Pulaski Community and Montgomery Regional hospitals, part of Columbia/HCA, the largest for-profit hospital chain in the country, filed a competing application two weeks ago to build a $26 million, 50-bed hospital in Radford.

A victory for one or neither of the hospitals is a year or more off, and will follow several levels of regulatory review, a public hearing and a decision by the state health commissioner.

Speaking before more than 75 local officials, hospital supporters and at least one Columbia/HCA official, Lamb hit his competitors on a variety of fronts Wednesday, including:

Charging that Montgomery and Pulaski were seeking to create a health care monopoly in the New River Valley.

Disputing that there have ever been offers by Pulaski and Montgomery to buy Radford Community, as Pulaski Community Administrator Chris Dux said last week.

Insisting that Radford Community had no plans to close, even if the state granted the Pulaski-Montgomery application.

Questioning whether Columbia/HCA will ever build a new hospital if it does win permission to do so.

Noting that Columbia/HCA's Radford proposal excludes obstetrics services, so a pregnant Radford patient might have to travel to Blacksburg or Pulaski to seek treatment.

Questioning why, if Columbia/HCA says Radford Community could close and people would not be inconvenienced, it still wants to buy the current building.

Lamb, who also unveiled architectural renderings of the Radford Community proposal, said the hospital can afford to construct the new building even in a time of a major shakeup in the health care industry and Carilion itself.

Dux, the Pulaski administrator, was out of the area Wednesday and could not be reached for comment. But last week Dux said the question of a monopoly would have to be determined by the U.S. Justice Department. He said he saw no difference between three out of four hospitals in the New River Valley being owned by Columbia/HCA and three out of four in the Roanoke Valley being owned by Carilion.

Carilion owns Giles Memorial Hospital in the New River Valley, while Columbia/HCA owns Lewis-Gale in Roanoke.

"It depends on how you define the marketplace," Kevin Meyer, marketing director at Pulaski Community, said Wednesday. It could include Twin County Community, an independently owned hospital at Galax, and Wythe County Community at Wytheville, which has a management services contract with Carilion.

Meyer said the talks over buying Radford Community had been between Pulaski Community's former corporate owner and Carilion.

"There's a good possibility [Lamb] didn't know about it because the talks were very short and very limited," Meyer said. "I'll give them that."

He said the talks had been in Roanoke, and it quickly became clear that Carilion was not interested in selling.

Archie Cromer, chairman of the Carilion Health System board, said Radford Community's proposed replacement could reduce expenses by $1.5 million a year.

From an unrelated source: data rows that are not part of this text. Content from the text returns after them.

==> src/rtl/con_seq_pkg.sv <==
// Shared types for the con_seq multi-cycle control sequencer: FSM states,
// latched memory-class encoding, memory-address mux codes and the opcode strobe bundle.
package con_seq_pkg;

   typedef enum logic [2:0] {IDLE, FETCH, EXEC, MEM, HALT} state_t;

   typedef enum logic [1:0] {LOAD, STORE, JUMP} mclass_t;

   localparam logic [1:0] MADD_PC   = 2'b00;
   localparam logic [1:0] MADD_MOVC = 2'b01;
   localparam logic [1:0] MADD_MOVB = 2'b10;

   typedef struct packed {
      logic mova;
      logic movb;
      logic movc;
      logic add;
      logic sub;
      logic and1;
      logic not1;
      logic rsr;
      logic rsl;
      logic jmp;
      logic jz;
      logic jc;
      logic in1;
      logic out1;
      logic nop;
      logic halt;
   } op_t;

   // Instructions that need a second RAM access (data or jump target) after EXEC.
   function automatic logic needs_mem(input op_t op, input logic z, input logic c);
      return op.movb | op.movc | op.jmp | (op.jz & z) | (op.jc & c);
   endfunction

   function automatic mclass_t mem_class(input op_t op);
      if (op.movc)      return LOAD;
      else if (op.movb) return STORE;
      else              return JUMP;
   endfunction

endpackage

He compared the old hospital to airplanes designed more than 50 years ago, noting that the more advanced aircraft now carry more people greater distances more economically. "It's the same idea," he said. "And that's why we want it so bad."

Cromer said Radford Community already has saved $40 million toward the projected $61.7 million cost of the new facility, over the 15 years that it has been planned. That leaves $20 million that would have to be borrowed.

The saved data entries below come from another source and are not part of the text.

<file path="src/rtl/mul4_seq_ctrl.sv">
// ---------------------------------------------------------------------------
// mul4_seq_ctrl
//
// Purpose:
//   Computes an unsigned 4x4-bit product using one shared, external,
//   combinational 2x2-bit multiplier. Each operand is split into two 2-bit
//   digits. The four digit-pair partial products go to the multiplier one per
//   clock. They are shifted to their weight and accumulated, and the 8-bit
//   result is presented together with a one-cycle done pulse.
//
// Ports:
//   clk_i         system clock, all state changes on the rising edge
//   rst_i         synchronous active-high reset, overrides every other input
//   start_i       request, only looked at in IDLE or DONE
//   a_i[3:0]      multiplicand, captured when a request is accepted
//   b_i[3:0]      multiplier, captured when a request is accepted
//   mul_a_o[1:0]  digit presented to port A of the shared 2x2 multiplier
//   mul_b_o[1:0]  digit presented to port B of the shared 2x2 multiplier
//   mul_result_i  combinational 2x2 product, consumed in the same cycle
//   product_o     registered 8-bit product, held until the next completion
//   busy_o        high while the four partial products are being issued
//   done_o        one-cycle pulse when product_o has just been updated
// ---------------------------------------------------------------------------
module mul4_seq_ctrl (
  input  logic       clk_i,
  input  logic       rst_i,
  input  logic       start_i,
  input  logic [3:0] a_i,
  input  logic [3:0] b_i,
  output logic [1:0] mul_a_o,
  output logic [1:0] mul_b_o,
  input  logic [3:0] mul_result_i,
  output logic [7:0] product_o,
  output logic       busy_o,
  output logic       done_o
);

  typedef enum logic [2:0] {
    IDLE = 3'd0,
    PP0  = 3'd1,
    PP1  = 3'd2,
    PP2  = 3'd3,
    PP3  = 3'd4,
    DONE = 3'd5
  } state_t;

  state_t     state_q;
  logic [3:0] ra_q;
  logic [3:0] rb_q;
  logic [7:0] acc_q;
  logic [7:0] product_q;
  logic       busy_q;
  logic       done_q;
  logic [1:0] mulA_q;
  logic [1:0] mulB_q;

  logic [7:0] ppWide;
  logic [7:0] ppShifted;
  logic [7:0] acc_d;

  // Weight the current partial product by its digit position. The low x low
  // product has weight 1. The two cross products have weight 4. The high x
  // high product has weight 16. The shifted value is added to the running sum.
  // In PP3 this sum is the final product. The sum never exceeds 225, so eight
  // bits cannot wrap.
  always_comb begin
    ppWide    = {4'b0000, mul_result_i};
    ppShifted = ppWide;
    case (state_q)
      PP1, PP2: ppShifted = ppWide << 2;
      PP3:      ppShifted = ppWide << 4;
      default:  ppShifted = ppWide;
    endcase
    acc_d = acc_q + ppShifted;
  end

  // Sequencer. The multiplier digits are registered on the edge that enters
  // each PPx state. This way mul_a_o/mul_b_o already hold the digits for that
  // state during the whole cycle. They come only from captured operands.
  // The one exception is the accepting edge, where the captured value and
  // the digit are loaded together. IDLE and DONE share the request-accept
  // path, so a start held through DONE chains a new operation without a gap.
  always_ff @(posedge clk_i) begin
    if (rst_i) begin
      state_q   <= IDLE;
      ra_q      <= 4'h0;
      rb_q      <= 4'h0;
      acc_q     <= 8'h00;
      product_q <= 8'h00;
      busy_q    <= 1'b0;
      done_q    <= 1'b0;
      mulA_q    <= 2'b00;
      mulB_q    <= 2'b00;
    end else begin
      case (state_q)
        IDLE, DONE: begin
          done_q <= 1'b0;
          if (start_i) begin
            ra_q    <= a_i;
            rb_q    <= b_i;
            acc_q   <= 8'h00;
            mulA_q  <= a_i[1:0];
            mulB_q  <= b_i[1:0];
            busy_q  <= 1'b1;
            state_q <= PP0;
          end else begin
            mulA_q  <= 2'b00;
            mulB_q  <= 2'b00;
            busy_q  <= 1'b0;
            state_q <= IDLE;
          end
        end
        PP0: begin
          acc_q   <= acc_d;
          mulA_q  <= ra_q[3:2];
          mulB_q  <= rb_q[1:0];
          state_q <= PP1;
        end
        PP1: begin
          acc_q   <= acc_d;
          mulA_q  <= ra_q[1:0];
          mulB_q  <= rb_q[3:2];
          state_q <= PP2;
        end
        PP2: begin
          acc_q   <= acc_d;
          mulA_q  <= ra_q[3:2];
          mulB_q  <= rb_q[3:2];
          state_q <= PP3;
        end
        PP3: begin
          product_q <= acc_d;
          mulA_q    <= 2'b00;
          mulB_q    <= 2'b00;
          busy_q    <= 1'b0;
          done_q    <= 1'b1;
          state_q   <= DONE;
        end
        default: begin
          mulA_q  <= 2'b00;
          mulB_q  <= 2'b00;
          busy_q  <= 1'b0;
          done_q  <= 1'b0;
          state_q <= IDLE;
        end
      endcase
    end
  end

  assign mul_a_o   = mulA_q;
  assign mul_b_o   = mulB_q;
  assign product_o = product_q;
  assign busy_o    = busy_q;
  assign done_o    = done_q;

endmodule

</file>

Cromer also challenged Dux's claim that Radford Community would have to raise its charges to patients to pay for the project. He said the hospital's own projections show that "we will not increase costs at all, and our competitors will have to."

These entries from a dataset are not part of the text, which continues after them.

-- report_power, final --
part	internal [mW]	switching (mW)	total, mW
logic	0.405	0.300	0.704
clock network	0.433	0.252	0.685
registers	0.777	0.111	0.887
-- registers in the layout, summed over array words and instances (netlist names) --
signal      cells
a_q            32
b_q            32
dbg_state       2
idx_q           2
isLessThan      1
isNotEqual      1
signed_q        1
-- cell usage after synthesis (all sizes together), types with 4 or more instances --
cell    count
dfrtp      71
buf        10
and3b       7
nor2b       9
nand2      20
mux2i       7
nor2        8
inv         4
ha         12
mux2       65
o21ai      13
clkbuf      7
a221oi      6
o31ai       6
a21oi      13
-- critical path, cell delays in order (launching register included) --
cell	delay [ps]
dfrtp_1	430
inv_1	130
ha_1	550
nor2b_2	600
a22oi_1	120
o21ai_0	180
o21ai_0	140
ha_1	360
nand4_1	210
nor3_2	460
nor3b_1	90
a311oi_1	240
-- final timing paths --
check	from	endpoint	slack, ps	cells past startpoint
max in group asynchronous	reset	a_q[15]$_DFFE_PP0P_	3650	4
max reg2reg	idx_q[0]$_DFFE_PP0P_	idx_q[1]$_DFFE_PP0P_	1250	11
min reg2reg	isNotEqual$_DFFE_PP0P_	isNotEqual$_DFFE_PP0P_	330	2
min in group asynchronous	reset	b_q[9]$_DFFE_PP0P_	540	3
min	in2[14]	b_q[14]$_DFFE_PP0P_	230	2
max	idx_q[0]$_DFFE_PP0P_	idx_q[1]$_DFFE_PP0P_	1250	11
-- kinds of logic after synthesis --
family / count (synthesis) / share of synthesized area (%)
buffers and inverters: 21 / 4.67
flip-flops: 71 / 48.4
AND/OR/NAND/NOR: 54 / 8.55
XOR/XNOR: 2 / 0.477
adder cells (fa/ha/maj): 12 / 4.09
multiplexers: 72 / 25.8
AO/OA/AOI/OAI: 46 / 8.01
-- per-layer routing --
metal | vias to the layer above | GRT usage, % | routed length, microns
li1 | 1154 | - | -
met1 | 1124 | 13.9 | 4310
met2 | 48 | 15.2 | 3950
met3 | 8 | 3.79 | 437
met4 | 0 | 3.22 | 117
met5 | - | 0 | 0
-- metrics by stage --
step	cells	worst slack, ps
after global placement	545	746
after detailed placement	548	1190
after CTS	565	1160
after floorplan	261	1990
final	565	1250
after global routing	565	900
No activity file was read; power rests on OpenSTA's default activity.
`src/rtl/mlt_pkg.sv`:
```
// Shared definitions for the shift-and-add multiplier: FSM state encodings
// used by the controller and by the testbench for state checks.
// Build option: MLT_SIGNED_EN selects two's-complement operands (see top).
package mlt_pkg;

    typedef enum logic [1:0] {
        ST_IDLE = 2'd0,
        ST_CALC = 2'd1,
        ST_FIN  = 2'd2
    } mlt_state_t;

endpackage

```
`src/rtl/mlt_sa_ctrl.sv`:
```
// Sequencer for the shift-and-add multiplier: IDLE -> CALC (WIDTH steps) ->
// FIN (1 cycle) -> IDLE. Emits ld/step/fin strobes for the datapath.
// Build option: MLT_SIGNED_EN adds a 'last' strobe marking the final step.
module mlt_sa_ctrl
    import mlt_pkg::*;
#(
    parameter int WIDTH = 16
) (
    input  logic clk,
    input  logic resetn,
    input  logic start,
    output logic ld,
    output logic step,
    output logic fin
`ifdef MLT_SIGNED_EN
    ,
    output logic last
`endif
);

    localparam int CNT_W = $clog2(WIDTH + 1);

    mlt_state_t        state;
    mlt_state_t        state_nx;
    logic [CNT_W-1:0]  cnt;

    // State register.
    // NOTE: sequential state uses non-blocking (<=) so every flop samples pre-edge values.
    always_ff @(posedge clk or negedge resetn) begin
        if (!resetn) state <= ST_IDLE;
        else         state <= state_nx;
    end

    // Iteration counter: loaded with WIDTH on accept, decremented per step.
    always_ff @(posedge clk or negedge resetn) begin
        if (!resetn)   cnt <= '0;
        else if (ld)   cnt <= CNT_W'(WIDTH);
        else if (step) cnt <= cnt - CNT_W'(1);
    end

    // Next-state and strobe decode.
    // NOTE: every output gets a default first so no path leaves it unassigned (no latch).
    always_comb begin
        state_nx = state;
        ld       = 1'b0;
        step     = 1'b0;
        fin      = 1'b0;
        unique case (state)
            ST_IDLE: begin
                if (start) begin
                    ld       = 1'b1;
                    state_nx = ST_CALC;
                end
            end
            ST_CALC: begin
                step = 1'b1;
                if (cnt == CNT_W'(1)) state_nx = ST_FIN;
            end
            ST_FIN: begin
                fin      = 1'b1;
                state_nx = ST_IDLE;
            end
            default: state_nx = ST_IDLE;
        endcase
    end

`ifdef MLT_SIGNED_EN
    // Final step carries the multiplier sign bit and must subtract.
    assign last = (state == ST_CALC) && (cnt == CNT_W'(1));
`endif

endmodule

```
`src/rtl/shift_add_mlt_top.sv`:
```
// Sequential shift-and-add multiplier, WIDTH x WIDTH -> 2*WIDTH, one multiplier
// bit per clock, fixed latency. Datapath lives here; sequencing in mlt_sa_ctrl.
// Build option: define MLT_SIGNED_EN for two's-complement operands and result;
// default build is unsigned.
module shift_add_mlt_top
    import mlt_pkg::*;
#(
    parameter int WIDTH = 16
) (
    input  logic               clk,
    input  logic               resetn,
    input  logic               start,
    input  logic [WIDTH-1:0]   ain,
    input  logic [WIDTH-1:0]   bin,
    output logic [2*WIDTH-1:0] data_op,
    output logic               busy,
    output logic               done,
    output logic               zero
);

    logic             ld;
    logic             step;
    logic             fin;
    logic [WIDTH-1:0] a_q;
    logic [WIDTH-1:0] b_q;
    logic [WIDTH-1:0] p_hi;
    logic [WIDTH-1:0] p_lo;
    logic [WIDTH:0]   ext_p;
    logic [WIDTH:0]   ext_a;
    logic [WIDTH:0]   sum;

`ifdef MLT_SIGNED_EN
    logic last;

    mlt_sa_ctrl #(.WIDTH(WIDTH)) u_ctrl (
        .clk    (clk),
        .resetn (resetn),
        .start  (start),
        .ld     (ld),
        .step   (step),
        .fin    (fin),
        .last   (last)
    );

    // Sign-extended partial sum; the MSB step subtracts (its weight is negative).
    always_comb begin
        ext_p = {p_hi[WIDTH-1], p_hi};
        ext_a = {a_q[WIDTH-1], a_q};
        sum   = ext_p;
        if (b_q[0]) sum = last ? (ext_p - ext_a) : (ext_p + ext_a);
    end
`else
    mlt_sa_ctrl #(.WIDTH(WIDTH)) u_ctrl (
        .clk    (clk),
        .resetn (resetn),
        .start  (start),
        .ld     (ld),
        .step   (step),
        .fin    (fin)
    );

    // Zero-extended partial sum; the extra bit holds the carry.
    always_comb begin
        ext_p = {1'b0, p_hi};
        ext_a = {1'b0, a_q};
        sum   = ext_p;
        if (b_q[0]) sum = ext_p + ext_a;
    end
`endif

    // Operand and partial-product registers: load on accept, shift right each step.
    // NOTE: these are reloaded on every accept before use, so they carry no reset.
    always_ff @(posedge clk) begin
        if (ld) begin
            a_q  <= ain;
            b_q  <= bin;
            p_hi <= '0;
            p_lo <= '0;
        end else if (step) begin
            p_hi <= sum[WIDTH:1];
            p_lo <= {sum[0], p_lo[WIDTH-1:1]};
            b_q  <= b_q >> 1;
        end
    end

    // Visible outputs: result, zero flag and done pulse update together; busy brackets the op.
    always_ff @(posedge clk or negedge resetn) begin
        if (!resetn) begin
            data_op <= '0;
            zero    <= 1'b0;
            done    <= 1'b0;
            busy    <= 1'b0;
        end else begin
            done <= 1'b0;
            if (ld) busy <= 1'b1;
            if (fin) begin
                data_op <= {p_hi, p_lo};
                zero    <= ({p_hi, p_lo} == '0);
                done    <= 1'b1;
                busy    <= 1'b0;
            end
        end
    end

endmodule

```
`config.mk`:
```
export PLATFORM = sky130hd
export DESIGN_NAME = shift_add_mlt_top
export DESIGN_NICKNAME = d
export VERILOG_FILES = /design/src/rtl/mlt_pkg.sv /design/src/rtl/mlt_sa_ctrl.sv /design/src/rtl/shift_add_mlt_top.sv
export SDC_FILE = /design/constraint.sdc
export NUM_CORES = 1
export LEC_CHECK = 0
export ABC_AREA = 1
export BUFFER_PORTS_ARGS = -buffer_cell sky130_fd_sc_hd__clkbuf_2
export CAP_MARGIN = 20
export CORE_MARGIN = 1
export CORE_UTILIZATION = 30
export CTS_BUF_LIST = sky130_fd_sc_hd__clkbuf_8
export CTS_CLUSTER_SIZE = 40
export DETAILED_ROUTE_END_ITERATION = 10
export HOLD_SLACK_MARGIN = 0.03
export PLACE_DENSITY = 0.5
export SETUP_SLACK_MARGIN = 0.3
export SKIP_LAST_GASP = 1
export SLEW_MARGIN = 15
export SYNTH_ARGS = -nofsm -noshare
export SYNTH_HDL_FRONTEND = slang
export SYNTH_SLANG_ARGS = --single-unit
```
`constraint.sdc`:
```
create_clock -name clk -period 5.02 [get_ports clk]
set_input_delay 0 -clock clk [delete_from_list [all_inputs] [get_ports clk]]
set_output_delay 0 -clock clk [all_outputs]
set_load 0.005 [all_outputs]
```
## Yosys cells after proc, flatten, opt, wreduce, memory -nomap -nowiden

Index checks and enable logic that the tools add are counted.

- Bits in writable memories: 0
- Bits in registers: 106
- Output and inout bits: 35
- Memories: 0
- Bits in read-only memories: 0
- Word-level logic and storage cells: 37
- Latch bits: 0
- Bits of input ports: 35

- Magnitude comparators: 0
- Shifts and indexed selects: 0
- Mux-type cells: 15
- Div/mod/pow operators: 0
- Bitwise operators: 0
- Equality and inequality tests: 5
- Reduce and logical (&&, ||, !) cells: 5
- $mul: 0
- $add $sub $neg: 2

Operators by type and width:

| kind | number |
|---|---|
| $logic_not A32 Y1 | 1 |
| $mux W16 | 2 |
| $add A16 B16 Y17 | 1 |
| $mux W17 | 1 |
| $mux W5 | 2 |
| $mux W1 | 7 |
| $eq A5 B1 Y1 const B | 1 |
| $sub A5 B1 Y5 const B | 1 |
| $mux W2 | 2 |
| $pmux W2 S2 | 1 |
| $reduce_bool A2 Y1 | 2 |
| $eq A2 B1 Y1 const B | 1 |
| $eq A2 B2 Y1 const B | 1 |
| $logic_not A2 Y1 | 1 |
| $ne A2 B1 Y1 const B | 1 |
| $ne A2 B2 Y1 const B | 1 |
| $reduce_and A2 Y1 | 1 |

## Logic depth before layout (Yosys ltp)

- Word-level depth: 4
- Mapped depth: 12
- Depth with buffers taken out: 12

## By module

A second synthesis with hierarchy kept.

- Cells, all modules: 592
- Area, all modules: 4959.8 µm²

By module, submodules not included:

| module | area an instance (µm²) | sequential area each (µm²) | cells an instance | times used |
|---|---|---|---|---|
| shift_add_mlt_top | 4566.9 | 2477.4 | 547 | 1 |
| mlt_sa_ctrl | 392.9 | 175.2 | 45 | 1 |

## Least setup slack after synthesis

OpenSTA, ideal clock, no wires.

- Path type: register -> register
- From: register a_q[0]
- To: register p_hi[15]
- Setup slack: 3267 ps
- Buffers on the path: 0
- Stages on the path, launching flop included: 12
- Arrival: 1616 ps
- Data required time: 4883 ps
- Setup time: 137 ps
- Period minus slack after synthesis: 1753 ps
- Path through: edfxtp_1 -> ha_1 -> fa_1 -> nand2_1 -> nand2_1 -> and2_1 -> nand3_1 -> nand3_1 -> nand2_1 -> nand3_1 -> nand2_1 -> a21oi_1

- Longest elaborated chain between the ends: 2

Ends and longest elaborated chain:

| what | RTL line | text |
|---|---|---|
| start, declared | shift_add_mlt_top.sv:24 | `logic [WIDTH-1:0] a_q;` |
| start signal, assigned | shift_add_mlt_top.sv:75 | `a_q <= ain;` |
| $add A16 B16 Y17 | shift_add_mlt_top.sv:67 | `if (b_q[0]) sum = ext_p + ext_a;` |
| $mux W17 | shift_add_mlt_top.sv:67 |  |
| end signal, assigned | shift_add_mlt_top.sv:80 | `p_hi <= sum[WIDTH:1];` |
| end, declared | shift_add_mlt_top.sv:26 | `logic [WIDTH-1:0] p_hi;` |

No other way between the ends.
A chain may end at the register's enable or synchronous reset.

## Final worst setup path

- From: register u_ctrl.state[0]
- To: register b_q[4], enable pin

- Longest elaborated chain between the ends: 3
- Elaborated cells on any way between the ends: 5
- Classes of those cells: eq/ne (1); mux (2); reduce/logical (2)

Ends and longest elaborated chain:

| what | RTL line | text |
|---|---|---|
| start, declared | mlt_sa_ctrl.sv:23 | `mlt_state_t state;` |
| start signal, assigned | mlt_sa_ctrl.sv:31 | `else state <= state_nx;` |
| $eq A2 B1 Y1 or $logic_not A2 Y1 (tied branches) | mlt_sa_ctrl.sv:48 | `unique case (state)` |
| $mux W1 | mlt_sa_ctrl.sv:48 |  |
| $reduce_bool A2 Y1 (no line) (*) | -- |  |
| end signal, assigned | shift_add_mlt_top.sv:76 | `b_q <= bin;` |
| end signal, assigned | shift_add_mlt_top.sv:82 | `b_q <= b_q >> 1;` |
| end, declared | shift_add_mlt_top.sv:25 | `logic [WIDTH-1:0] b_q;` |

Every way passes the cells marked *; elsewhere a longest branch is shown, timed or not.

==> flow_summary.ini <==
[cts]
cts_buffer_depth = 2
cts-root-buf = clkbuf_8
cts_sinks = 106
cts_max_level = 3
clk_latency_ns = 0.38
cts.clk_slew.worst_paths_ns = 0.10
cts_tree = done
cts_buffers = 9
cts_resized = 0

[sta]
fin_crit_sh_pct = 44.2
rsz0062_at_grt = no
slew_headroom_pct = 34.1
fin_ws_ns = 2.80
drv_slew = 0
tightest_slew_ns = 0.986
clock_skew_ns = 0.00795
holdWs_ns = 0.0393
setup_tns_ns = 0
fin_crit_ns = 2.22
setup-violations-final = 0
fmax_mhz = 451
hold_viol = 0

[grt]
grt_pass1_wl_mm = 18.9
grt_overflow_total = 0
grt_pass1_vias = 3825
grt_usage_pct = 14.7
grt_max_degree = 65
grt_antenna_before_repair = 0

[floorplanning]
die_width_um = 130
ios = 70
dieHeight_um = 130
rows = 46
dieArea_mm2 = 0.0168
initial_core_util_pct = 30.8
core_mm2 = 0.0159

[critical_path]
cp.arrival_ns = 2.27
cp-start-kind = register
worst_setup_path_end_kind = register
required_ns = 5.07
criticalPathCategory = register to register
rr_worst_depth = 5
crit_fanout = 43

[power]
peakVddDrop_v = 0.000177
total_power_mw = 3.42
leakagePower_nw = 2.89
powerDensity_mw_per_mm2 = 570

[routing]
ant_nets = 0
vias_per_cell = 4.44
drtPass1Iterations = 5
wl_per_cell_um = 12.6
drt-total-wl_mm = 11.3
dr.first_iter.drc_count = 267
num_vias = 3988
drc = 0

[placed_design]
port_buffers = 69
gp_congestion = 0.796
dp_hpwl_mm = 8.13
dp.cells = 849
pre_cts_slack_ns = 2.80

[yosys]
syn_area_per_cell_um2 = 8.43
synth_cells = 580
syn-cell-area_mm2 = 0.00489
ys_ff_latch = 106
synth_top_cell_by_area = dfrtp_1
ys_seq_area_share_pct = 54.3
synthTopCellsByArea = dfrtp_1 21%, edfxtp_1 20%, nand2_1 14%
synth_cell_types = 30
synth_warnings = 0
synth.net_count = 634
synth_top_area_share_pct = 21.5

[final_layout]
layout_commonest_cell = nand2_1
area_delta_synth_final_pct = 22.8
finalNonFillerCells = 899
layout_common_cells = 185 x nand2_1, 76 x inv_1, 69 x clkbuf_2, 42 x dfrtp_1, 41 x a21oi_1
nets = 732
n_antenna_cell = 0
drive_gt1_share_pct = 13.9

[run]
maxCapViolCount = 0

[run_status]
status = completed

[worst_hold_path]
min_path_type = input port to async pin
-- worst max-delay path, stage by stage, from the launching register on --
cell     delay [ns]
dfrtp_1        0.41
inv_2          0.06
nor2_2         0.44
inv_2          0.44
nand2_1        0.15
buf_4          0.36
-- flip-flops by register name, summed over array words and instances, names as in the netlist --
name          count
zero              1
b_q              16
done              1
busy              1
p_lo             16
p_hi             16
a_q              16
u_ctrl.cnt        5
u_ctrl.state      2
data_op          32
-- path summary, 6_finish.rpt --
kind                       slack (ns)     endpoint       startpoint
setup / recovery                 2.80       b_q[4]  u_ctrl.state[0]
hold / removal                   0.04  data_op[22]           resetn
setup reg to reg                 2.80       b_q[4]  u_ctrl.state[0]
hold reg to reg                  0.49  data_op[10]      data_op[10]
max in group asynchronous        4.52   data_op[2]           resetn
min in group clk                 0.09      p_hi[1]            start
-- synth_stat cells --
| library cell | instances |
|---|---|
| nand2_1 | 186 |
| inv_1 | 75 |
| dfrtp_1 | 42 |
| a21oi_1 | 41 |
| o21ai_0 | 37 |
| dfxtp_1 | 32 |
| edfxtp_1 | 32 |
| nor2_1 | 22 |
| nand3_1 | 20 |
| ha_1 | 18 |
| o22ai_1 | 16 |
| clkbuf_1 | 10 |
| buf_2 | 7 |
| nor4_1 | 7 |
| nor3_1 | 5 |
| o31ai_1 | 5 |
| xor2_1 | 4 |
| inv_2 | 3 |
| nand3b_1 | 3 |
| nand4_1 | 2 |
| nor2_2 | 2 |
| o211ai_1 | 2 |
| xnor2_1 | 2 |
| and2_1 | 1 |
| buf_1 | 1 |
| clkinv_1 | 1 |
| fa_1 | 1 |
| nand2_2 | 1 |
| or2_0 | 1 |
| or2_2 | 1 |
-- routing by layer --
metal	routed length, um	track usage, %	up-vias
met5	0	0	-
met4	125	4.17	0
met3	452	3.96	9
met2	5280	24.0	78
met1	5490	19.0	1813
li1	-	-	2088
-- kinds of logic (layout without fill, tap and decap cells) --
group,count (synthesis),in the layout,synth area share [%]
XOR/XNOR,6,6,1.07
AND/OR/NAND/NOR,251,251,20.9
flip-flops,106,106,54.3
adder cells (fa/ha/maj),19,19,5.02
AO/OA/AOI/OAI,101,101,11.1
buffers and inverters,97,200,7.63
-- where the power goes --
part | total (mW) | internal, mW | leakage, nW | switching [mW]
combinational | 1.42 | 0.557 | 1.68 | 0.862
clock | 0.550 | 0.246 | 0.108 | 0.304
sequential | 1.45 | 1.22 | 1.11 | 0.231
total | 3.42 | 2.03 | 2.89 | 1.40
-- stage by stage --
| step | instance area, um2 | util [%] |
|---|---|---|
| after floorplan | 4890 | - |
| after global placement | 5450 | 34.3 |
| after detailed placement | 5450 | 34.3 |
| after CTS | 5980 | 37.7 |
| after global routing | 6000 | 37.8 |
| final | 6000 | 37.8 |
-- layout make-up --
class                      count  area, um2
clock inverter                 6       65.1
timing repair buffer         105        711
tap                          216        270
fill                        1691       9880
inverter                      79        297
clock buffer                  10        138
multi-input combinational    377       1870
sequential                   106       2650
-- timing repair --
item,4_1_cts,5_1_grt
setup buffers,0,0
endpoints found under the hold margin,74,0
hold buffers,33,0
(Power assumes the default switching activity.)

Lamb predicted that the location of the new hospital building two miles outside Radford in the so-called gateway area of Montgomery County would benefit both the city and the county by opening that corridor to commercial development, because utilities would be extended to the hospital site.

Dux, speaking to a gathering in the same room Friday at the Radford Best Western, called predictions of such development a "Field of Dreams" scenario, quoting the line from that movie: "Build it and they will come." He said that has not proved to be the case in places where other hospitals have been built.